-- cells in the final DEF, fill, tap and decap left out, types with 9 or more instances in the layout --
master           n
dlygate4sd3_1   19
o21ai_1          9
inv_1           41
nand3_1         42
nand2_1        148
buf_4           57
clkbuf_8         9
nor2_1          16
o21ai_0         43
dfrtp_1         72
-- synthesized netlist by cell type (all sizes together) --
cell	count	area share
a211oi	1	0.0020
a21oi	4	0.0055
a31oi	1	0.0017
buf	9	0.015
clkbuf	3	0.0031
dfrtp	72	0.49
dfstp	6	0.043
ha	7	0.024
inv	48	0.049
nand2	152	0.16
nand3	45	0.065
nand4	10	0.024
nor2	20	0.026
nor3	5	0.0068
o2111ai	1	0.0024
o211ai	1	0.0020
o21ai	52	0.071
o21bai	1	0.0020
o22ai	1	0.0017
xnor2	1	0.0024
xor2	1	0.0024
[config.mk]
export PLATFORM = sky130hd
export DESIGN_NAME = bpred_top
export DESIGN_NICKNAME = d
export VERILOG_FILES = /design/src/rtl/bpred_pkg.sv /design/src/rtl/bpred_hist.sv /design/src/rtl/bpred_btb.sv /design/src/rtl/bpred_resolve.sv /design/src/rtl/bpred_top.sv
export SDC_FILE = /design/constraint.sdc
export NUM_CORES = 1
export LEC_CHECK = 0
export BUFFER_PORTS_ARGS = -buffer_cell sky130_fd_sc_hd__buf_2
export CAP_MARGIN = 40
export CORE_MARGIN = 8
export CORE_UTILIZATION = 45
export DETAILED_ROUTE_END_ITERATION = 8
export HOLD_SLACK_MARGIN = 0.1
export SYNTH_ARGS = -nofsm -noshare
export SYNTH_HDL_FRONTEND = slang
export SYNTH_HIERARCHICAL = 1
export SYNTH_SLANG_ARGS = --single-unit
[constraint.sdc]
create_clock -name clk -period 8.2 [get_ports clk]
set_input_delay 1.64 -clock clk [delete_from_list [all_inputs] [get_ports clk]]
set_output_delay 1.64 -clock clk [all_outputs]
set_load 0.01 [all_outputs]
[src/rtl/bpred_pkg.sv]
package bpred_pkg;

  // Instructions are word aligned: the two lowest address bits never index a table.
  localparam int unsigned ALIGN_W     = 2;
  localparam int unsigned INSTR_BYTES = 4;

  // Resolution outcome handed from the resolve unit to the storage units.
  typedef struct packed {
    logic dir_we;   // direction bit must be rewritten
    logic dir_bit;  // value to write
    logic tgt_we;   // target entry must be written
  } bpred_wr_t;

endpackage

[src/rtl/bpred_hist.sv]
module bpred_hist #(
  parameter int unsigned ENTRIES = 64,
  parameter int unsigned IDX_W   = $clog2(ENTRIES)
) (
  input  logic             clk,
  input  logic             rst,
  input  logic             rd_en,
  input  logic [IDX_W-1:0] rd_idx,
  output logic             rd_bit,
  input  logic             wr_en,
  input  logic [IDX_W-1:0] wr_idx,
  input  logic             wr_bit
);

  logic [ENTRIES-1:0] bits_q;

  // One flop per entry so the whole table clears on reset.
  for (genvar g = 0; g < ENTRIES; g++) begin : g_entry
    always_ff @(posedge clk) begin
      if (rst) begin
        bits_q[g] <= 1'b0;
      end else if (wr_en && (wr_idx == IDX_W'(g))) begin
        bits_q[g] <= wr_bit;
      end
    end
  end

  // Registered read of the pre-write contents.
  always_ff @(posedge clk) begin
    if (rst) begin
      rd_bit <= 1'b0;
    end else if (rd_en) begin
      rd_bit <= bits_q[rd_idx];
    end
  end

endmodule

[src/rtl/bpred_btb.sv]
module bpred_btb #(
  parameter int unsigned ENTRIES = 16,
  parameter int unsigned IDX_W   = $clog2(ENTRIES),
  parameter int unsigned TAG_W   = 26,
  parameter int unsigned PC_W    = 32
) (
  input  logic             clk,
  input  logic             rst,
  input  logic             rd_en,
  input  logic [IDX_W-1:0] rd_idx,
  output logic             rd_valid,
  output logic [TAG_W-1:0] rd_tag,
  output logic [PC_W-1:0]  rd_tgt,
  input  logic             wr_en,
  input  logic [IDX_W-1:0] wr_idx,
  input  logic [TAG_W-1:0] wr_tag,
  input  logic [PC_W-1:0]  wr_tgt
);

  logic [ENTRIES-1:0] valid_q;
  logic [TAG_W-1:0]   tag_mem [ENTRIES];
  logic [PC_W-1:0]    tgt_mem [ENTRIES];

  // Valid flags live in flops so reset can clear them in one cycle.
  always_ff @(posedge clk) begin
    if (rst) begin
      valid_q <= '0;
    end else if (wr_en) begin
      valid_q[wr_idx] <= 1'b1;
    end
  end

  // Tag and target payload: plain RAM, single write port.
  always_ff @(posedge clk) begin
    if (wr_en) begin
      tag_mem[wr_idx] <= wr_tag;
      tgt_mem[wr_idx] <= wr_tgt;
    end
  end

  // Synchronous read, read-first with respect to a same-edge write.
  always_ff @(posedge clk) begin
    if (rd_en) begin
      rd_tag <= tag_mem[rd_idx];
      rd_tgt <= tgt_mem[rd_idx];
    end
  end

  always_ff @(posedge clk) begin
    if (rst) begin
      rd_valid <= 1'b0;
    end else if (rd_en) begin
      rd_valid <= valid_q[rd_idx];
    end
  end

endmodule

[src/rtl/bpred_resolve.sv]
module bpred_resolve
  import bpred_pkg::*;
#(
  parameter int unsigned PC_W = 32
) (
  input  logic            clk,
  input  logic            rst,
  input  logic            up_valid,
  input  logic [PC_W-1:0] up_pc,
  input  logic            up_taken,
  input  logic [PC_W-1:0] up_target,
  input  logic            up_pred_taken,
  input  logic [PC_W-1:0] up_pred_next,
  output bpred_wr_t       wr,
  output logic            mispredict,
  output logic [PC_W-1:0] redirect_pc
);

  logic [PC_W-1:0] actual_next;
  logic            next_wrong;

  always_comb begin
    actual_next = up_taken ? up_target : (up_pc + PC_W'(INSTR_BYTES));
    next_wrong  = (actual_next != up_pred_next);
    wr.dir_we   = up_valid && (up_taken != up_pred_taken);
    wr.dir_bit  = up_taken;
    wr.tgt_we   = up_valid && up_taken;
  end

  always_ff @(posedge clk) begin
    if (rst) begin
      mispredict  <= 1'b0;
      redirect_pc <= '0;
    end else begin
      mispredict  <= up_valid && next_wrong;
      redirect_pc <= actual_next;
    end
  end

endmodule

[src/rtl/bpred_top.sv]
module bpred_top
  import bpred_pkg::*;
#(
  parameter int unsigned PC_W         = 32,
  parameter int unsigned HIST_ENTRIES = 64,
  parameter int unsigned BTB_ENTRIES  = 16
) (
  input  logic            clk,
  input  logic            rst,
  input  logic            lk_valid,
  input  logic [PC_W-1:0] lk_pc,
  output logic            pr_valid,
  output logic            pr_taken,
  output logic [PC_W-1:0] pr_next_pc,
  input  logic            up_valid,
  input  logic [PC_W-1:0] up_pc,
  input  logic            up_taken,
  input  logic [PC_W-1:0] up_target,
  input  logic            up_pred_taken,
  input  logic [PC_W-1:0] up_pred_next,
  output logic            mispredict,
  output logic [PC_W-1:0] redirect_pc
);

  localparam int unsigned HIST_IDX_W = $clog2(HIST_ENTRIES);
  localparam int unsigned BTB_IDX_W  = $clog2(BTB_ENTRIES);
  localparam int unsigned TAG_LSB    = ALIGN_W + BTB_IDX_W;
  localparam int unsigned TAG_W      = PC_W - TAG_LSB;

  // Stage 1: table read in flight.
  logic            s1_valid;
  logic [PC_W-1:0] s1_pc;
  logic            s1_dir;
  logic            s1_bvalid;
  logic [TAG_W-1:0] s1_tag;
  logic [PC_W-1:0] s1_tgt;

  // Stage 2 combinational select.
  logic            s2_hit;
  logic [PC_W-1:0] s2_next;

  bpred_wr_t wr;

  always_ff @(posedge clk) begin
    if (rst) begin
      s1_valid <= 1'b0;
      s1_pc    <= '0;
    end else begin
      s1_valid <= lk_valid;
      if (lk_valid) begin
        s1_pc <= lk_pc;
      end
    end
  end

  bpred_hist #(
    .ENTRIES (HIST_ENTRIES),
    .IDX_W   (HIST_IDX_W)
  ) u_hist (
    .clk    (clk),
    .rst    (rst),
    .rd_en  (lk_valid),
    .rd_idx (lk_pc[ALIGN_W +: HIST_IDX_W]),
    .rd_bit (s1_dir),
    .wr_en  (wr.dir_we),
    .wr_idx (up_pc[ALIGN_W +: HIST_IDX_W]),
    .wr_bit (wr.dir_bit)
  );

  bpred_btb #(
    .ENTRIES (BTB_ENTRIES),
    .IDX_W   (BTB_IDX_W),
    .TAG_W   (TAG_W),
    .PC_W    (PC_W)
  ) u_btb (
    .clk      (clk),
    .rst      (rst),
    .rd_en    (lk_valid),
    .rd_idx   (lk_pc[ALIGN_W +: BTB_IDX_W]),
    .rd_valid (s1_bvalid),
    .rd_tag   (s1_tag),
    .rd_tgt   (s1_tgt),
    .wr_en    (wr.tgt_we),
    .wr_idx   (up_pc[ALIGN_W +: BTB_IDX_W]),
    .wr_tag   (up_pc[PC_W-1:TAG_LSB]),
    .wr_tgt   (up_target)
  );

  bpred_resolve #(
    .PC_W (PC_W)
  ) u_resolve (
    .clk           (clk),
    .rst           (rst),
    .up_valid      (up_valid),
    .up_pc         (up_pc),
    .up_taken      (up_taken),
    .up_target     (up_target),
    .up_pred_taken (up_pred_taken),
    .up_pred_next  (up_pred_next),
    .wr            (wr),
    .mispredict    (mispredict),
    .redirect_pc   (redirect_pc)
  );

  always_comb begin
    s2_hit  = s1_bvalid && (s1_tag == s1_pc[PC_W-1:TAG_LSB]);
    s2_next = (s1_dir && s2_hit) ? s1_tgt : (s1_pc + PC_W'(INSTR_BYTES));
  end

  // Stage 2: registered prediction outputs.
  always_ff @(posedge clk) begin
    if (rst) begin
      pr_valid   <= 1'b0;
      pr_taken   <= 1'b0;
      pr_next_pc <= '0;
    end else begin
      pr_valid   <= s1_valid;
      pr_taken   <= s1_valid && s1_dir;
      pr_next_pc <= s2_next;
    end
  end

endmodule

==> results.sh <==
export IMPL_p_total_w=0.0129
export IMPL_die_w_um=340
export IMPL_fmax_mhz=233
export IMPL_critPathKind="in -> reg"
export IMPL_rsz0062_at_grt="false"
export IMPL_cts_root_buf="clkbuf_16"
export IMPL_synth_cell_types=76
export IMPL_grtUsageTotal_pct=22.3
export IMPL_synth_most_common_cell="edfxtp_1"
export IMPL_die_height_um=340
export IMPL_drcViolationCount=0
export IMPL_outcome="completed"
export IMPL_drive_gt1_share_pct=28.4
export IMPL_cp_max_fo=46
export IMPL_end_kind="register"
export IMPL_p_int_w=0.0101
export IMPL_rr_worst_depth=5
export IMPL_drtIter0Drc=2904
export IMPL_tightestPinTransition_ns=1.03
export IMPL_synth_edff_count=986
export IMPL_initial_utilization_pct=45.4
export IMPL_hold_end="u_hist/bits_q[48]"
export IMPL_ios=201
export IMPL_cp_startpoint="up_taken"
export IMPL_fillCellCount=8230
export IMPL_synthFlopType="edfxtp_1"
export IMPL_place_congestion=0.906
export IMPL_regArea_um2=33300
export IMPL_grt_antenna_before_repair=22
export IMPL_cap_violations=0
export IMPL_yosys_warnings=6
export IMPL_min_from="u_hist/bits_q[48]"
export IMPL_drv_slew=0
export IMPL_drtAntennaViolNets=0
export IMPL_switching_share_pct=21.7
export IMPL_clk_path_buf_depth=3
export IMPL_cellLeakagePower_nw=17.9
export IMPL_htreeDepth=3
export IMPL_grt_pass1_wl_mm=189
export IMPL_multi_input_area_um2=13100
export IMPL_path_clk_slew_ns=0.06
export IMPL_wl_per_cell_um=30.6
export IMPL_max_slew_margin_pct=31.3
export IMPL_cts_hold_buf=0
export IMPL_worstPathArrival_ns=4.61
export IMPL_coreArea_um2=104000
export IMPL_hpwl_mm=82.5
export IMPL_die_area_um2=115000
export IMPL_required_ns=8.51
export IMPL_syn_num_nets=2728
export IMPL_clock_sinks=1168
export IMPL_finalCriticalPeriod_ns=4.30
export IMPL_synthCells=2592
export IMPL_p_per_area_nw_per_um2=239
export IMPL_crit_path_start_kind="input port"
export IMPL_period_share_pct=52.4
export IMPL_syn_avg_cell_area_um2=18.2
export IMPL_finalClockSkew_ns=0.0232
export IMPL_postCtsSetupBuffers=0
export IMPL_row_count=118
export IMPL_overflow=0
export IMPL_finalSetupViolations=0
export IMPL_grt_max_degree=136
export IMPL_ir_worst_vdd_mv=0.175
export IMPL_fin_setup_tns_ns=0
export IMPL_synth_seq_cells=1168
export IMPL_cts_tree="yes"
export IMPL_worstReg2RegEnd="pr_next_pc[15]"
export IMPL_async_reset_ff_share_pct=0
export IMPL_comb_power_share_pct=6.0
export IMPL_vias=25900
export IMPL_syn2layout_area_growth_pct=14.4
export IMPL_power_share_sequential_pct=51.3
export IMPL_rrSetupSlack_ns=5.18
export IMPL_synth_top_cells_by_area="edfxtp_1 63%, mux4_2 14%, dfxtp_1 7.7%, mux2i_1 1.8%, nor2_1 1.6%"
export IMPL_wl_mm=132
export IMPL_cts_buffers=117
export IMPL_yosys_area_top_type_share_pct=62.8
export IMPL_finalHoldViolCount=0
export IMPL_via_per_inst=6.02
export IMPL_yosysTopAreaCell="edfxtp_1"
export IMPL_cts_resized_gates=0
export IMPL_clockPowerShare_pct=42.6
export IMPL_worstHoldPathCells=2
export IMPL_synthTopCellsByCount="986 x edfxtp_1, 294 x mux4_2, 199 x nor2_1"
export IMPL_rr_startpoint="s1_pc[7]"
export IMPL_first_global_vias=26000
export IMPL_synth_area_um2=47200
export IMPL_clkLatencyLatePin_ns=0.70
export IMPL_yosysSeqAreaShare_pct=70.5
export IMPL_io_buffers=200
export IMPL_drtPass1Iterations=7
export IMPL_p_switching_w=0.00280
export IMPL_final_nets=2960
export IMPL_hold_class="reg -> reg"
==> cells by family (layout without fill, tap and decap cells) <==
family,Yosys count,after routing,synth area share [%]
adder cells (fa/ha/maj),2,2,0.0531
multiplexers,413,413,17.0
other,0,7,0
XOR/XNOR,136,136,2.53
AO/OA/AOI/OAI,165,165,2.28
AND/OR/NAND/NOR,543,543,5.78
flip-flops,1168,1168,70.5
buffers and inverters,165,497,1.88
==> per-layer routing <==
layer / GRT usage (%) / share of wire (%) / wire length, um
met5: 0 / 0.034 / 45
met3: 5.24 / 8.7 / 11500
met1: 32.0 / 43 / 56700
met2: 34.9 / 46 / 60900
met4: 4.95 / 2.2 / 2860
==> state kept, by name, indices dropped and copies added (netlist names) <==
signal                 cells
u_resolve/mispredict       1
u_btb/rd_tag              26
u_resolve/redirect_pc     32
pr_taken                   1
pr_next_pc                32
u_hist/bits_q             64
u_btb/valid_q             16
s1_valid                   1
u_btb/tag_mem            416
u_btb/tgt_mem            512
s1_pc                     32
u_btb/rd_valid             1
pr_valid                   1
u_hist/rd_bit              1
u_btb/rd_tgt              32
==> worst max-delay path by stage <==
| stage | endpoint | cells past startpoint |
|---|---|---|
| floorplan | u_btb/tag_mem[14][0] | 7 |
| global placement | u_btb/tag_mem[4][10] | 6 |
| detailed placement | u_btb/tag_mem[8][11] | 6 |
| CTS | u_btb/tgt_mem[8][29] | 6 |
| global route | u_btb/tgt_mem[8][28] | 6 |
| finish | u_btb/tag_mem[8][8] | 6 |
==> metrics by stage <==
step                      worst slack [ns]  area [um2]  std cells  hold WS (ns)  util [%]
after floorplan                      0.576       47200       2592         0.432         -
after global placement                3.06       49600       4068         0.437      47.8
after detailed placement              3.26       49900       4083         0.452      48.1
after CTS                             4.00       53900       4302         0.459      52.0
after global routing                  3.80       53900       4305         0.491      52.0
final                                 3.90       54000       4311         0.461      52.0
==> critical path, stage by stage <==
cell and delay, ns:
buf_4 0.42, inv_1 0.14, nor2_1 0.31, or3b_2 0.57, nor2_4 0.69, buf_4 0.77
==> placed cells by master, fill, tap and decap left out, drive strengths merged, types with 8 or more instances in the layout <==
cell type  count
nand2b        15
o21ai         32
xor2          64
nand2        114
buf          262
nor3          46
mux4         304
inv           26
dfxtp        182
a21oi         56
nor2b         22
mux2i         86
nand4         28
xnor2         72
clkinv        26
nor2         200
and3           8
clkbuf       167
a211oi        27
edfxtp       986
bufinv         9
nand3         40
mux2          23
nor4          21
or4            9
==> area by class of cell <==
cell class,instances,area share [%]
antenna,7,0.0325
clock buffer,166,6.47
clock inverter,53,1.01
inverter,15,0.104
multi-input combinational,1259,24.3
sequential,1168,61.6
tap,1380,3.20
timing repair buffer,263,3.23
==> power groups by stage <==
stage / Sequential, W / Combinational [W] / Clock [W]
3_3_place_gp: 0.00675 / 0.000762 / 0
3_5_place_dp: 0.00675 / 0.000779 / 0
2_1_floorplan: 0.00672 / 0.000438 / 0
4_1_cts: 0.00662 / 0.000781 / 0.00561
6_report: 0.00662 / 0.000778 / 0.00550
5_1_grt: 0.00663 / 0.000826 / 0.00581
(Power assumes the default switching activity.)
────────
TASK TO CARRY OUT
In the records above, find the line containing "set_input_delay 1.64 -clock" and restate word for word every line from the first through that one.

EXERCISE SOLUTION
-- cells in the final DEF, fill, tap and decap left out, types with 9 or more instances in the layout --
master           n
dlygate4sd3_1   19
o21ai_1          9
inv_1           41
nand3_1         42
nand2_1        148
buf_4           57
clkbuf_8         9
nor2_1          16
o21ai_0         43
dfrtp_1         72
-- synthesized netlist by cell type (all sizes together) --
cell	count	area share
a211oi	1	0.0020
a21oi	4	0.0055
a31oi	1	0.0017
buf	9	0.015
clkbuf	3	0.0031
dfrtp	72	0.49
dfstp	6	0.043
ha	7	0.024
inv	48	0.049
nand2	152	0.16
nand3	45	0.065
nand4	10	0.024
nor2	20	0.026
nor3	5	0.0068
o2111ai	1	0.0024
o211ai	1	0.0020
o21ai	52	0.071
o21bai	1	0.0020
o22ai	1	0.0017
xnor2	1	0.0024
xor2	1	0.0024
[config.mk]
export PLATFORM = sky130hd
export DESIGN_NAME = bpred_top
export DESIGN_NICKNAME = d
export VERILOG_FILES = /design/src/rtl/bpred_pkg.sv /design/src/rtl/bpred_hist.sv /design/src/rtl/bpred_btb.sv /design/src/rtl/bpred_resolve.sv /design/src/rtl/bpred_top.sv
export SDC_FILE = /design/constraint.sdc
export NUM_CORES = 1
export LEC_CHECK = 0
export BUFFER_PORTS_ARGS = -buffer_cell sky130_fd_sc_hd__buf_2
export CAP_MARGIN = 40
export CORE_MARGIN = 8
export CORE_UTILIZATION = 45
export DETAILED_ROUTE_END_ITERATION = 8
export HOLD_SLACK_MARGIN = 0.1
export SYNTH_ARGS = -nofsm -noshare
export SYNTH_HDL_FRONTEND = slang
export SYNTH_HIERARCHICAL = 1
export SYNTH_SLANG_ARGS = --single-unit
[constraint.sdc]
create_clock -name clk -period 8.2 [get_ports clk]
set_input_delay 1.64 -clock clk [delete_from_list [all_inputs] [get_ports clk]]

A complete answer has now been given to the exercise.